[Stored records]

Start of Block

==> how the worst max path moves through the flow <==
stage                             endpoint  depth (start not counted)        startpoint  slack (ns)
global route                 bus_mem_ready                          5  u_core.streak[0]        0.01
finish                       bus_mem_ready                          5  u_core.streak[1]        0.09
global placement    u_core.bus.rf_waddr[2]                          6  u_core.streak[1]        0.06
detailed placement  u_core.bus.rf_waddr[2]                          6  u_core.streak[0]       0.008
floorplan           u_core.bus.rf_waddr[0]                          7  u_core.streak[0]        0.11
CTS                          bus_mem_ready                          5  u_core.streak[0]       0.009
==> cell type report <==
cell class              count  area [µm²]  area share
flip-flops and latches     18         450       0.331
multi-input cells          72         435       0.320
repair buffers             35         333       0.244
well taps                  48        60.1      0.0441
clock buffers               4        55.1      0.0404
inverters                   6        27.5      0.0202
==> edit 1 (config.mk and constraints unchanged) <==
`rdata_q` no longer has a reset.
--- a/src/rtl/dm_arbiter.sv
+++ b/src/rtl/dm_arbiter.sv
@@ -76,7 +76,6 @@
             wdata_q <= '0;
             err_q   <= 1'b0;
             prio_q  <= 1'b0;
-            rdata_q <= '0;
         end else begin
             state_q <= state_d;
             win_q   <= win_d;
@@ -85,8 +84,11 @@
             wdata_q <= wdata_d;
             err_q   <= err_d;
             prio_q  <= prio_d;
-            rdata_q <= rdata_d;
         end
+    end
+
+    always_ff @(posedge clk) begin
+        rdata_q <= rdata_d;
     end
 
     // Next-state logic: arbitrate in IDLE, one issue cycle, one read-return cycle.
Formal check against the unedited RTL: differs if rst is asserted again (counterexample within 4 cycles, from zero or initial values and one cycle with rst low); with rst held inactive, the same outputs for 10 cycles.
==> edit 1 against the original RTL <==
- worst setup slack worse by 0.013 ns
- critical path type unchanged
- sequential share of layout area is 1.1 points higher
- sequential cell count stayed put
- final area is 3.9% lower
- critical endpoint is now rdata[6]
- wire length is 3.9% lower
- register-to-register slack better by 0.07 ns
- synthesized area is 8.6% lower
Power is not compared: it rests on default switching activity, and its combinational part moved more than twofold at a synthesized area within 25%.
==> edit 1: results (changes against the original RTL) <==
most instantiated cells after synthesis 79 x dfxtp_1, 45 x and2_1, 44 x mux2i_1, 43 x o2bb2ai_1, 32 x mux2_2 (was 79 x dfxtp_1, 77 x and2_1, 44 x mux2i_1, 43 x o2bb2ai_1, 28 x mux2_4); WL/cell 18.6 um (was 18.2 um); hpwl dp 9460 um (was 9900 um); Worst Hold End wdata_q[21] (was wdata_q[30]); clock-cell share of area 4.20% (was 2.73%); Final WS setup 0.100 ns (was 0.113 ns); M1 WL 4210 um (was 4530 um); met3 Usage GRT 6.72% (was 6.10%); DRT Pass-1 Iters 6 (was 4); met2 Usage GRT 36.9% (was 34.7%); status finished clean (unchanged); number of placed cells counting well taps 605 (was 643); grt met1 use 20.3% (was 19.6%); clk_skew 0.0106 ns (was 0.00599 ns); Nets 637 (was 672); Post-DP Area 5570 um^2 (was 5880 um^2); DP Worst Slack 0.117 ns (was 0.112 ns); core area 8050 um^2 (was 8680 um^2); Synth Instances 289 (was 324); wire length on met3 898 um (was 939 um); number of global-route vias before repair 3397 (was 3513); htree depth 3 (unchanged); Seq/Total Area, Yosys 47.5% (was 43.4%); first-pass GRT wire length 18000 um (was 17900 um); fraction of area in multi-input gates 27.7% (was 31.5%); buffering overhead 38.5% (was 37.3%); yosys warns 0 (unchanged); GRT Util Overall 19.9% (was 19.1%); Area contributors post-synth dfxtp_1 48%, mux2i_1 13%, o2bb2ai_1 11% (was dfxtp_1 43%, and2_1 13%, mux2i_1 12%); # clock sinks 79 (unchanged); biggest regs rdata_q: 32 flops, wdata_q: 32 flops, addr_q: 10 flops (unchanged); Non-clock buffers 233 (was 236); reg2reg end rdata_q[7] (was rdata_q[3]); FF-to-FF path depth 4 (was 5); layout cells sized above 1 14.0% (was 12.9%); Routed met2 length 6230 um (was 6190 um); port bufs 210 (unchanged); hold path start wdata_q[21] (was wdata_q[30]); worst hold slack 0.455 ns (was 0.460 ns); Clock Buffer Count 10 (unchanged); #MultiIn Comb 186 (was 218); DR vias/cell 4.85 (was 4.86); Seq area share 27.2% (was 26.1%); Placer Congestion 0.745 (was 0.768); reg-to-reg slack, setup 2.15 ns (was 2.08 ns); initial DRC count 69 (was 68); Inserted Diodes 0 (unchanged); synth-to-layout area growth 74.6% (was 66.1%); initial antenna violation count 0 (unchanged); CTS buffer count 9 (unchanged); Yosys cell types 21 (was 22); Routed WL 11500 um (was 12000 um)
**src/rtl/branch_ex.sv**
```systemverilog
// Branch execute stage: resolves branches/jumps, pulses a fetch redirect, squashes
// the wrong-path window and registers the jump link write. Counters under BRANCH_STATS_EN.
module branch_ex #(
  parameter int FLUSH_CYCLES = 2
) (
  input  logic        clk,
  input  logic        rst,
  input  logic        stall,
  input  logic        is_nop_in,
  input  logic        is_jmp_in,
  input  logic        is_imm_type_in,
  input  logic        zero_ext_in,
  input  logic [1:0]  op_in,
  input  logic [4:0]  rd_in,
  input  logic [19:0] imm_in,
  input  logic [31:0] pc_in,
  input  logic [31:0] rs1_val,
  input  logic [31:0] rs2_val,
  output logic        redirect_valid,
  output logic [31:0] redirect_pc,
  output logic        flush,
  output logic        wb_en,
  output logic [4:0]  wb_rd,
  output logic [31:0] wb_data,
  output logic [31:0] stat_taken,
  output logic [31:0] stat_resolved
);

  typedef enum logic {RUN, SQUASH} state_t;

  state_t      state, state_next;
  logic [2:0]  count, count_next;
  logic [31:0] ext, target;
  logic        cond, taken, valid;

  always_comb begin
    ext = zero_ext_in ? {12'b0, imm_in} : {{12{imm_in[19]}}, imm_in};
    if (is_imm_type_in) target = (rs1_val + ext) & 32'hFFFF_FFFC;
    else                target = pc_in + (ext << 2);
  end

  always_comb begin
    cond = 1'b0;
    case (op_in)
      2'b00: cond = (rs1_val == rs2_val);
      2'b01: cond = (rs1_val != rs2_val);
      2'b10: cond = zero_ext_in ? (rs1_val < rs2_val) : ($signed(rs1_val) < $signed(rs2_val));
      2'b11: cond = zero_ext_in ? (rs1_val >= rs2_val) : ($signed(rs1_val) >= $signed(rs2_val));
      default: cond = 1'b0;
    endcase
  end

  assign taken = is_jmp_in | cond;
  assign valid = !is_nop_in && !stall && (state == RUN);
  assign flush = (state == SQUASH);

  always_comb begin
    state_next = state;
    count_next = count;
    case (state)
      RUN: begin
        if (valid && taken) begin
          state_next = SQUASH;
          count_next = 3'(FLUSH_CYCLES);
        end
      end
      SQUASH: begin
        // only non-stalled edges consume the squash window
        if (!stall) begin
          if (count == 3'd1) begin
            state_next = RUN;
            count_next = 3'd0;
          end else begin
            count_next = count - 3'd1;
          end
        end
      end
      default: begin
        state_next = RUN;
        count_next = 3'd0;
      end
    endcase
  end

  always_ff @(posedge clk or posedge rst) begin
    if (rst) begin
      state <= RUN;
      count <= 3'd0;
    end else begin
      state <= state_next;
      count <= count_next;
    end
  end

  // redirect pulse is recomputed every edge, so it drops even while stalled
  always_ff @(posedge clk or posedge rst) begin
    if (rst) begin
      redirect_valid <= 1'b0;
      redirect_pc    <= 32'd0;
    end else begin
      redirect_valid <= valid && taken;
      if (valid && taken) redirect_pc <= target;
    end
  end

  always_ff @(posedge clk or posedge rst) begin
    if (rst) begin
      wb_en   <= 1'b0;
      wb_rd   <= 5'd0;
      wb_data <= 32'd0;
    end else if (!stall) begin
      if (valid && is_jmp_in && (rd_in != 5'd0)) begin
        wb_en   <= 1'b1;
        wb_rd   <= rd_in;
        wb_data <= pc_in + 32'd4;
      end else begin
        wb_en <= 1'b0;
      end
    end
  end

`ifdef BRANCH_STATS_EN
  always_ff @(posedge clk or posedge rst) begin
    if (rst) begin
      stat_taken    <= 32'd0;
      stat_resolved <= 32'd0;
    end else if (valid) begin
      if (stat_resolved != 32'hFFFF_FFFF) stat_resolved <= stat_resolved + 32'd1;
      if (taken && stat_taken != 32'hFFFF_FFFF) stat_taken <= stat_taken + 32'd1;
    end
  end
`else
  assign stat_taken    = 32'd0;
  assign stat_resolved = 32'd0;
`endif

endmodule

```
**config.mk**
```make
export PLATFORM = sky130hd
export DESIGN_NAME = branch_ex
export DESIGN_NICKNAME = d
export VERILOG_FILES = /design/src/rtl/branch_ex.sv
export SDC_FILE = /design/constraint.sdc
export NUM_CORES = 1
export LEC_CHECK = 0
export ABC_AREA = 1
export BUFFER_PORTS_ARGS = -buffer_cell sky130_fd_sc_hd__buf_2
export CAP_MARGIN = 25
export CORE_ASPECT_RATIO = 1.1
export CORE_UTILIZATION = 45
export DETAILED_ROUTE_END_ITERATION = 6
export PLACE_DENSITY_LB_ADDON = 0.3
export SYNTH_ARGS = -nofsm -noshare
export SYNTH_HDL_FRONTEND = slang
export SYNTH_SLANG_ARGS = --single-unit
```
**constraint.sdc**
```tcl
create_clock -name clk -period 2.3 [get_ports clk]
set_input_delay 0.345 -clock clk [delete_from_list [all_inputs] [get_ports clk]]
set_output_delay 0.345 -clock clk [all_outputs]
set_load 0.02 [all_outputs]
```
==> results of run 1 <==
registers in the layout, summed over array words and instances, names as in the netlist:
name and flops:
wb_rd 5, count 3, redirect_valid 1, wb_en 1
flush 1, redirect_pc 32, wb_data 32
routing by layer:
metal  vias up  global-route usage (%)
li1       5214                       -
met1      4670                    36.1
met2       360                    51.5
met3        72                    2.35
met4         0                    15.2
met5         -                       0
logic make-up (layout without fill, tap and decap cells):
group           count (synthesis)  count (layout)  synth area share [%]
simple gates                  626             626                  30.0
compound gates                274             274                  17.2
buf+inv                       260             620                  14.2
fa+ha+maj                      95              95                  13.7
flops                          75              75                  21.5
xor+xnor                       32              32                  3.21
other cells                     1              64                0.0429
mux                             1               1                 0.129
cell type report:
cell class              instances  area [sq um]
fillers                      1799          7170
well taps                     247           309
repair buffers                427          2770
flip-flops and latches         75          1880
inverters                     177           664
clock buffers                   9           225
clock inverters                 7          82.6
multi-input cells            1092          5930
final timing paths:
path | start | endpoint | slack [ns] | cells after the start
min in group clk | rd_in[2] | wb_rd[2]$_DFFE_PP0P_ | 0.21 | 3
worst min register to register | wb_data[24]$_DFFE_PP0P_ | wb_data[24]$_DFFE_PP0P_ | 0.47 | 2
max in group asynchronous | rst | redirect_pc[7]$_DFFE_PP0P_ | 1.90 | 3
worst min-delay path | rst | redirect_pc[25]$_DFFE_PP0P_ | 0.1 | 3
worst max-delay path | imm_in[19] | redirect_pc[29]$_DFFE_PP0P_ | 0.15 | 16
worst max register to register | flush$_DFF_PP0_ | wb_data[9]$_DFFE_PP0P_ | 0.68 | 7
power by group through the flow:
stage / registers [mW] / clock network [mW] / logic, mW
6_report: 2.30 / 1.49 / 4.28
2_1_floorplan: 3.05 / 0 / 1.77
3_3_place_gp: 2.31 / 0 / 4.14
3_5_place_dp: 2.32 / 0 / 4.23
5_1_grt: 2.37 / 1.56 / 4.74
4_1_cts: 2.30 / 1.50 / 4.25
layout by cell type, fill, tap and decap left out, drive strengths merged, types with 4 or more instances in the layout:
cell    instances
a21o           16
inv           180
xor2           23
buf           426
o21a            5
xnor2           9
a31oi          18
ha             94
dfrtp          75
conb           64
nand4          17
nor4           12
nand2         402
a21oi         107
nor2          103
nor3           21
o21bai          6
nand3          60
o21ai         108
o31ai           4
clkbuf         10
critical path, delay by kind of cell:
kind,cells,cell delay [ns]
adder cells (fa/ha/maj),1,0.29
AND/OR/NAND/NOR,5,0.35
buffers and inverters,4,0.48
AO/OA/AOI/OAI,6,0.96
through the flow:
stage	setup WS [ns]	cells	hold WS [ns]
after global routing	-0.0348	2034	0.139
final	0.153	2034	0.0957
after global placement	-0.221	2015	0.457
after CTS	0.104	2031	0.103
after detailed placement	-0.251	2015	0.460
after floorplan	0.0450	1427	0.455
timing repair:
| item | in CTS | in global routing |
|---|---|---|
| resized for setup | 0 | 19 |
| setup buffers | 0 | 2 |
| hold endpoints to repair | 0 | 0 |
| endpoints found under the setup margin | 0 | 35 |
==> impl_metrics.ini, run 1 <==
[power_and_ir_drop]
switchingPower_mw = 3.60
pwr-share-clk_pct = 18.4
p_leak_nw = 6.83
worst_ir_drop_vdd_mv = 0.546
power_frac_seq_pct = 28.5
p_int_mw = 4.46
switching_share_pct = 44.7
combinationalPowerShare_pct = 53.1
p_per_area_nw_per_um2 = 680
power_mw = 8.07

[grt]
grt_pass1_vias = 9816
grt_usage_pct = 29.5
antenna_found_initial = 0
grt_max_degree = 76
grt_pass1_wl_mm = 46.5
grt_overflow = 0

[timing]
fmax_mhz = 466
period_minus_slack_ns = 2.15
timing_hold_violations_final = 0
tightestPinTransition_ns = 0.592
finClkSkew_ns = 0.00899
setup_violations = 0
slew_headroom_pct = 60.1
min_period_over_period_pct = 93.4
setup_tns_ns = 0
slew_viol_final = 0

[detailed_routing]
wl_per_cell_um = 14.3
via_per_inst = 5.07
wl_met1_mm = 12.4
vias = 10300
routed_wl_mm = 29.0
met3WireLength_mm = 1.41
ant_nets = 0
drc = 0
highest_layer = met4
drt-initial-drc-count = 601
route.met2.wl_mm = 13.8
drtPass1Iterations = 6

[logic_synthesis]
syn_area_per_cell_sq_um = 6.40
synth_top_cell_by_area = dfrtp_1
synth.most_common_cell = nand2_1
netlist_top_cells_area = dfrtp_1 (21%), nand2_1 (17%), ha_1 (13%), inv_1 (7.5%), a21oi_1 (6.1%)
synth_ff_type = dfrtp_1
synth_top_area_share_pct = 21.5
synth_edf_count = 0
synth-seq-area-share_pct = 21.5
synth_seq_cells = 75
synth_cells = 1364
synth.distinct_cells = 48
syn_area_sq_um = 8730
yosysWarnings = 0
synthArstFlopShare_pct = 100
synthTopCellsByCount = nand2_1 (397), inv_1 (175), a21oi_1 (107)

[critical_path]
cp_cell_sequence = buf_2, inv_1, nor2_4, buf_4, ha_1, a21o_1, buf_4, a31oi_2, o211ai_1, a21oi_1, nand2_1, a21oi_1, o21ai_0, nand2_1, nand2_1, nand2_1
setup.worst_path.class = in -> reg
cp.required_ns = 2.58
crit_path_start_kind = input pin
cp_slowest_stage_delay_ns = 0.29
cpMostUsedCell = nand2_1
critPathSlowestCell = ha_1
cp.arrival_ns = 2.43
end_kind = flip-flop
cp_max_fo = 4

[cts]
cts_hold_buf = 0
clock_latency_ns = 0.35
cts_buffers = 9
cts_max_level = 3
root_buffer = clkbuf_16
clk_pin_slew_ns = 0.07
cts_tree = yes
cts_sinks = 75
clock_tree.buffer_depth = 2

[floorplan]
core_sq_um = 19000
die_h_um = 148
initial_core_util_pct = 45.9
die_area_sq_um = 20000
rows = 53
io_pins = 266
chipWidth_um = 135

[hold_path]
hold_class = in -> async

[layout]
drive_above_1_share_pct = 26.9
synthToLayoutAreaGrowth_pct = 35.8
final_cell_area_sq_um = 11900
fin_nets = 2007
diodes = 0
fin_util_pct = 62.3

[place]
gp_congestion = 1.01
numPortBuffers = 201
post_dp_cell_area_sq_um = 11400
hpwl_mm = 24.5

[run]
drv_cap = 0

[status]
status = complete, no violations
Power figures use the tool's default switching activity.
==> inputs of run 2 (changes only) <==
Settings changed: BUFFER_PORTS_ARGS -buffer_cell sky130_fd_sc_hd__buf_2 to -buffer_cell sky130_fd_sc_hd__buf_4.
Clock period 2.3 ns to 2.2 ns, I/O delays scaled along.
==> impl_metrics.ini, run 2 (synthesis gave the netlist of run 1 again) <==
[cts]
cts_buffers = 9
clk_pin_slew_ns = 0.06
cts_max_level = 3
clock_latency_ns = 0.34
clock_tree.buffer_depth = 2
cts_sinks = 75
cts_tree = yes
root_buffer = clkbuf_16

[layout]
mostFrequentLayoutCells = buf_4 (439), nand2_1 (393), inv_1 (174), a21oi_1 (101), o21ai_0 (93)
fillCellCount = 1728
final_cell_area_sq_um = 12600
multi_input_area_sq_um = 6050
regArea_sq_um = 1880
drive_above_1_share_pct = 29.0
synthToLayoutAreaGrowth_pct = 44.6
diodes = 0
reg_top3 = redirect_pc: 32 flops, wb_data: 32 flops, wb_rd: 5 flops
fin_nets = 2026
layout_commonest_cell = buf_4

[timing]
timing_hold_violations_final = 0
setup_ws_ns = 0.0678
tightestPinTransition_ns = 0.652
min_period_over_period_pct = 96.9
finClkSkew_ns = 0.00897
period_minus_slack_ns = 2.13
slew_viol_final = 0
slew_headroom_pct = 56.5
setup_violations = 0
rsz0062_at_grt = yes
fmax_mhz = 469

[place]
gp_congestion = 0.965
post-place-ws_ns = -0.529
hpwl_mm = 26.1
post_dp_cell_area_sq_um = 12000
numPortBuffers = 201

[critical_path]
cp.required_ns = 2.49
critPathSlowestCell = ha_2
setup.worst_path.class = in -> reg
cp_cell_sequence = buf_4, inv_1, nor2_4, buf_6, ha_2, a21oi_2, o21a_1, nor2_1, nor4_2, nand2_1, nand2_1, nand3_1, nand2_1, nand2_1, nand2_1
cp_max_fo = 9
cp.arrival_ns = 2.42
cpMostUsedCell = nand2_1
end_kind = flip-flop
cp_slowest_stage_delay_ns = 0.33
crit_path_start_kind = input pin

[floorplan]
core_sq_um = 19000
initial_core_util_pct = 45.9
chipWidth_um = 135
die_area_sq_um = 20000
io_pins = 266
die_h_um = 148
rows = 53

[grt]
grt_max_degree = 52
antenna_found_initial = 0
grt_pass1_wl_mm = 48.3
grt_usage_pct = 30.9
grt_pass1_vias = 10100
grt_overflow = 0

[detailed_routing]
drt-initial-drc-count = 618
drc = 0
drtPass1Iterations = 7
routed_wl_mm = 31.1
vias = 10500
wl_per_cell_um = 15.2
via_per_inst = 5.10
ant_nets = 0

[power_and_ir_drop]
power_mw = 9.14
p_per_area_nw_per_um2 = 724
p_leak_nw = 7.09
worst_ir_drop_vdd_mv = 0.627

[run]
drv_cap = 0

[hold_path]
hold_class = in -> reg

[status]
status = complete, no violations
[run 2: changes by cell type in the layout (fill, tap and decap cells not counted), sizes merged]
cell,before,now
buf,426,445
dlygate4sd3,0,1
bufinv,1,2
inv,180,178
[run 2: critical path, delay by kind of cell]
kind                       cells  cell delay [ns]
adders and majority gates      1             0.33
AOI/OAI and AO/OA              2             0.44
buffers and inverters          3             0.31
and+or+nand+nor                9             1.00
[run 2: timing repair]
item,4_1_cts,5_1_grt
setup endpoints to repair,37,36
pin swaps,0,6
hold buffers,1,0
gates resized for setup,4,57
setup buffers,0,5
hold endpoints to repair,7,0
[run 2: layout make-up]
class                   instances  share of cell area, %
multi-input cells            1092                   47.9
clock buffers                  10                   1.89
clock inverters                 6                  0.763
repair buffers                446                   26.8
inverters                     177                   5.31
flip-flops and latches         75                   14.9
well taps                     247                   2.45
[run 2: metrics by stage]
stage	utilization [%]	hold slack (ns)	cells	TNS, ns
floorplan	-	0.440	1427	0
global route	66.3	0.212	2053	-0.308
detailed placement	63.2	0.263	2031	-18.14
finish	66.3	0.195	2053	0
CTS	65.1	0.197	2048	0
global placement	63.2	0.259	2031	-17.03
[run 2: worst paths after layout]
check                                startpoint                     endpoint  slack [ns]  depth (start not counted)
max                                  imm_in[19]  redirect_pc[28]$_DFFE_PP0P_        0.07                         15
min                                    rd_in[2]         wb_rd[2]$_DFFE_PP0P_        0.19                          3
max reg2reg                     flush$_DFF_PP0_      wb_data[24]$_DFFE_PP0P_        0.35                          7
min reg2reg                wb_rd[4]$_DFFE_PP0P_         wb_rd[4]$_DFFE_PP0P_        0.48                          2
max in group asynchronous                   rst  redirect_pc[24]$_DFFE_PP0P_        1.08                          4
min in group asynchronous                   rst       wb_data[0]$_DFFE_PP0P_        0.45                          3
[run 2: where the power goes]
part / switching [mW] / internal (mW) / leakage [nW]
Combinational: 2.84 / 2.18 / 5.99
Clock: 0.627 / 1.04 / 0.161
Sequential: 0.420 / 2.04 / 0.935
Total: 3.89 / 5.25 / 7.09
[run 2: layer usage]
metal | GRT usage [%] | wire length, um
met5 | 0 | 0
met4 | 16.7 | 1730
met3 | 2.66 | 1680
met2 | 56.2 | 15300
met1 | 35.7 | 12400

End of Block

• [Exercise directions]
Please find every line in the records that contains the word "original", and copy it out.

• [Exercise solution]
==> edit 1 against the original RTL <==
==> edit 1: results (changes against the original RTL) <==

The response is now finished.